Гуманитарный коридор – понятие не только юридическое, правовое или военное. Человека необходимо поддержать психологической и лекарственной заботой, теплом и словом. Есть не только медицина катастроф, но и язык катастроф. Несколько миллионов украинцев покинули свои дома. Мировое сообщество поднялось на защиту новейших изгнанников. Об этой картине мира, создающейся на наших глазах, подкаст-сериал "Гуманитарный коридор". По ширине этого коридора будут судить о морали и ответственности нашей эпохи. Ведущие – Иван Толстой и Игорь Померанцев.
Наша собеседница сегодня – художница и блогер из Венеции Екатерина Марголис.
Игорь Померанцев: Екатерина, у Венеции есть разные образы, есть гламурный, есть туристический, а есть у города и образ беженцев. Была ли Венеция прибежищем африканских или ближневосточных беженцев до нынешней волны украинских беженцев и создавало ли это конфликты или напряжение?
Екатерина Марголис: Да, конечно, у Венеции есть разные ипостаси, есть внутренняя жизнь, она всегда была мультинациональным и очень толерантным городом еще со времен республики. Если вы посмотрите на картину Карпаччо, вы увидите, например, черного гондольера, который не был рабом, а был гражданином. А если мы говорим о новейшем времени, то, как и во всей Италии, поскольку через Лампедузу и через Сицилию бесконечно причаливали лодки, корабли, баркасы с африканскими и сирийскими беженцами, конечно, и до Венеции они добирались. Приятель моей дочери здесь стоит на углу, мы каждый раз здороваемся, стараемся чем-то ему помочь, он из Африки, он очень хочет работать, но не может, потому что европейское и итальянское законодательство таково, что мигранты, просящие политического убежища, должны отдавать свой паспорт и ждать разрешения, а до этого времени они лишены возможности работать. За это время молодые люди попадают совершенно не в ту среду, криминализируются, а потом мы удивляемся, что возникает напряжение с беженцами. Большинство из них едут с большими надеждами, хотят работать, хотят нормальной, хорошей жизни себе, своим детям будущего. Была чудовищная история, как нашли утонувшего мальчика с красным дипломом, который плыл с надеждой проступить в итальянский университет.
Игорь Померанцев: Украинские беженцы бросаются в глаза, они как-то влияют на городской ландшафт?

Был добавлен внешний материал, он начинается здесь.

<file path="src/rtl/bcd_cnt_pkg.sv">
// Shared types and constants for the cascaded BCD down-counter.
package bcd_cnt_pkg;

   localparam int unsigned     BCD_W   = 4;
   localparam logic [BCD_W-1:0] BCD_MAX = 4'd9;

   typedef enum logic [1:0] {
      IDLE = 2'd0,
      RUN  = 2'd1,
      DONE = 2'd2
   } state_t;

   function automatic logic digit_ok(input logic [BCD_W-1:0] d);
      return (d <= BCD_MAX);
   endfunction

endpackage

</file>
<file path="src/rtl/bcd_down_digit.sv">
// One BCD decade of the down-counter: load, decrement with 0->9 wrap, borrow out.
module bcd_down_digit
   import bcd_cnt_pkg::*;
(
   input  logic             clk,
   input  logic             rst,
   input  logic             ld,
   input  logic [BCD_W-1:0] ld_val,
   input  logic             dec_in,
   output logic [BCD_W-1:0] q,
   output logic             borrow_out
);

   logic [BCD_W-1:0] r_q;

   always_ff @(posedge clk or negedge rst) begin
      if (!rst) begin
         r_q <= '0;
      end else if (ld) begin
         r_q <= ld_val;
      end else if (dec_in) begin
         r_q <= (r_q == '0) ? BCD_MAX : (r_q - 4'd1);
      end
   end

   assign q          = r_q;
   assign borrow_out = dec_in & (r_q == '0);

endmodule

</file>
<file path="src/rtl/bcd_down_counter.sv">
// Multi-digit BCD countdown timer with terminal-count pulse, auto-reload and
// load validation. Digits are chained by borrow; the FSM lives here.
module bcd_down_counter
   import bcd_cnt_pkg::*;
#(
   parameter int unsigned DIGITS = 2
) (
   input  logic                  clk,
   input  logic                  rst,
   input  logic                  load,
   input  logic [4*DIGITS-1:0]   load_val,
   input  logic                  en,
   input  logic                  auto_reload,
   output logic [4*DIGITS-1:0]   count,
   output logic                  zero,
   output logic                  tc_pulse,
   output logic                  busy,
   output logic                  load_err
);

   localparam int unsigned W = BCD_W * DIGITS;

   state_t         r_state;
   state_t         w_next;
   logic [W-1:0]   r_reload;
   logic           r_load_err;
   logic [W-1:0]   w_count;
   logic [W-1:0]   w_digit_ld_val;
   logic           w_load_ok;
   logic           w_reload_go;
   logic           w_digit_ld;
   logic [DIGITS:0] w_dec;

   always_comb begin
      w_load_ok = load;
      for (int unsigned i = 0; i < DIGITS; i++) begin
         if (!digit_ok(load_val[i*BCD_W +: BCD_W])) w_load_ok = 1'b0;
      end
   end

   // Any load request, valid or not, suppresses counting and DONE handling.
   assign w_reload_go    = ~load & (r_state == DONE) & auto_reload & (r_reload != '0);
   assign w_digit_ld     = w_load_ok | w_reload_go;
   assign w_digit_ld_val = w_load_ok ? load_val : r_reload;
   assign w_dec[0]       = (r_state == RUN) & en & ~load;

   for (genvar g = 0; g < DIGITS; g++) begin : g_digit
      bcd_down_digit u_digit (
         .clk        (clk),
         .rst        (rst),
         .ld         (w_digit_ld),
         .ld_val     (w_digit_ld_val[g*BCD_W +: BCD_W]),
         .dec_in     (w_dec[g]),
         .q          (w_count[g*BCD_W +: BCD_W]),
         .borrow_out (w_dec[g+1])
      );
   end

   // The FSM leaves RUN at zero, so the top digit can never borrow.
   a_no_underflow: assert property (@(posedge clk) disable iff (!rst) !w_dec[DIGITS]);

   always_comb begin
      w_next = r_state;
      if (load) begin
         if (w_load_ok) w_next = (load_val != '0) ? RUN : IDLE;
      end else begin
         unique case (r_state)
            IDLE: w_next = IDLE;
            RUN:  if (en && (w_count == W'(1))) w_next = DONE;
            DONE: w_next = w_reload_go ? RUN : IDLE;
            default: w_next = IDLE;
         endcase
      end
   end

   always_ff @(posedge clk or negedge rst) begin
      if (!rst) begin
         r_state    <= IDLE;
         r_reload   <= '0;
         r_load_err <= 1'b0;
      end else begin
         r_state    <= w_next;
         r_load_err <= load & ~w_load_ok;
         if (w_load_ok) r_reload <= load_val;
      end
   end

   assign count    = w_count;
   assign zero     = (w_count == '0);
   assign tc_pulse = (r_state == DONE);
   assign busy     = (r_state == RUN);
   assign load_err = r_load_err;

endmodule

</file>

Екатерина Марголис: Я не любитель слова "беженцы", потому что слова очень большое влияние оказывают на нас, от этого слова сразу возникает ощущение толп, тюков, несчастных людей. Они действительно жертвы войны и агрессии, но это люди, которые до вчерашнего дня жили в европейского типа городах. Эти люди бросаются в глаза, мы слышим на улицах украинскую и русскую речь. В основном селятся не в самом центре, хотя в центр все приезжают – работают, гуляют, экскурсии проходят, дети ходят в школу. У многих людей, бегущих от войны, здесь есть родственники, потому что здесь огромная украинская диаспора исторически, украинцы давно работают в Италии, это сиделки для пожилых людей, строители. Поэтому люди обычно едут к кому-то, но эти люди часто не могут их принять, потому что сами живут в семьях. Но, да, это бросается в глаза, а особенно – в уши.
Иван Толстой: Когда слышишь, что человек русской культуры поселился в Венеции, то хочется спросить: а что, собственно, привело его в столь экзотический город, почему вы выбрали Венецию?
Это нормальная солидарность
Екатерина Марголис: Во-первых, ничего экзотического нет, я в юности, наоборот, считала, что это страшно банально, Венеция в обоих смыслах это общее место, она настолько общая – общекультурная, даже в 19 лет я хотела ехать в Падую смотреть фрески Джотто. Но потом так повернулась моя жизнь профессиональная, что я стала приезжать сюда все чаще и чаще, а 18 лет назад я приехала делать один поэтический графический проект, книжку, приехала на три месяца с двумя маленькими детьми тогда, и эти три месяца превратились в 18 лет.
Игорь Померанцев: Екатерина, я читал ваши посты и комментарии в фейсбуке о том, как вы помогаете беженцам. Почему вы это делаете и что это за помощь?
Екатерина Марголис: Это не только я делаю, мы делаем, это огромное содружество разных людей – украинцев, итальянцев, русских, хотя их в Венеции совсем мало. Потому что это первое движение, которое нормальный человек, тем более – русскоговорящий, сейчас может и хочет делать. Потому что мы не можем повлиять на военные действия, мы не можем повлиять на эту катастрофу, это находится вне нашего контроля. И для людей деятельных это очень тяжелая ситуация морально. И когда есть возможность что-то делать созидательное – учить детей, показывать Венецию, находить жилье, переводить – это нормальная солидарность. Я думаю, что люди, которые сейчас в роли беженцев, сделали бы то же самое для нас, если бы завтра начали бомбить Венецию.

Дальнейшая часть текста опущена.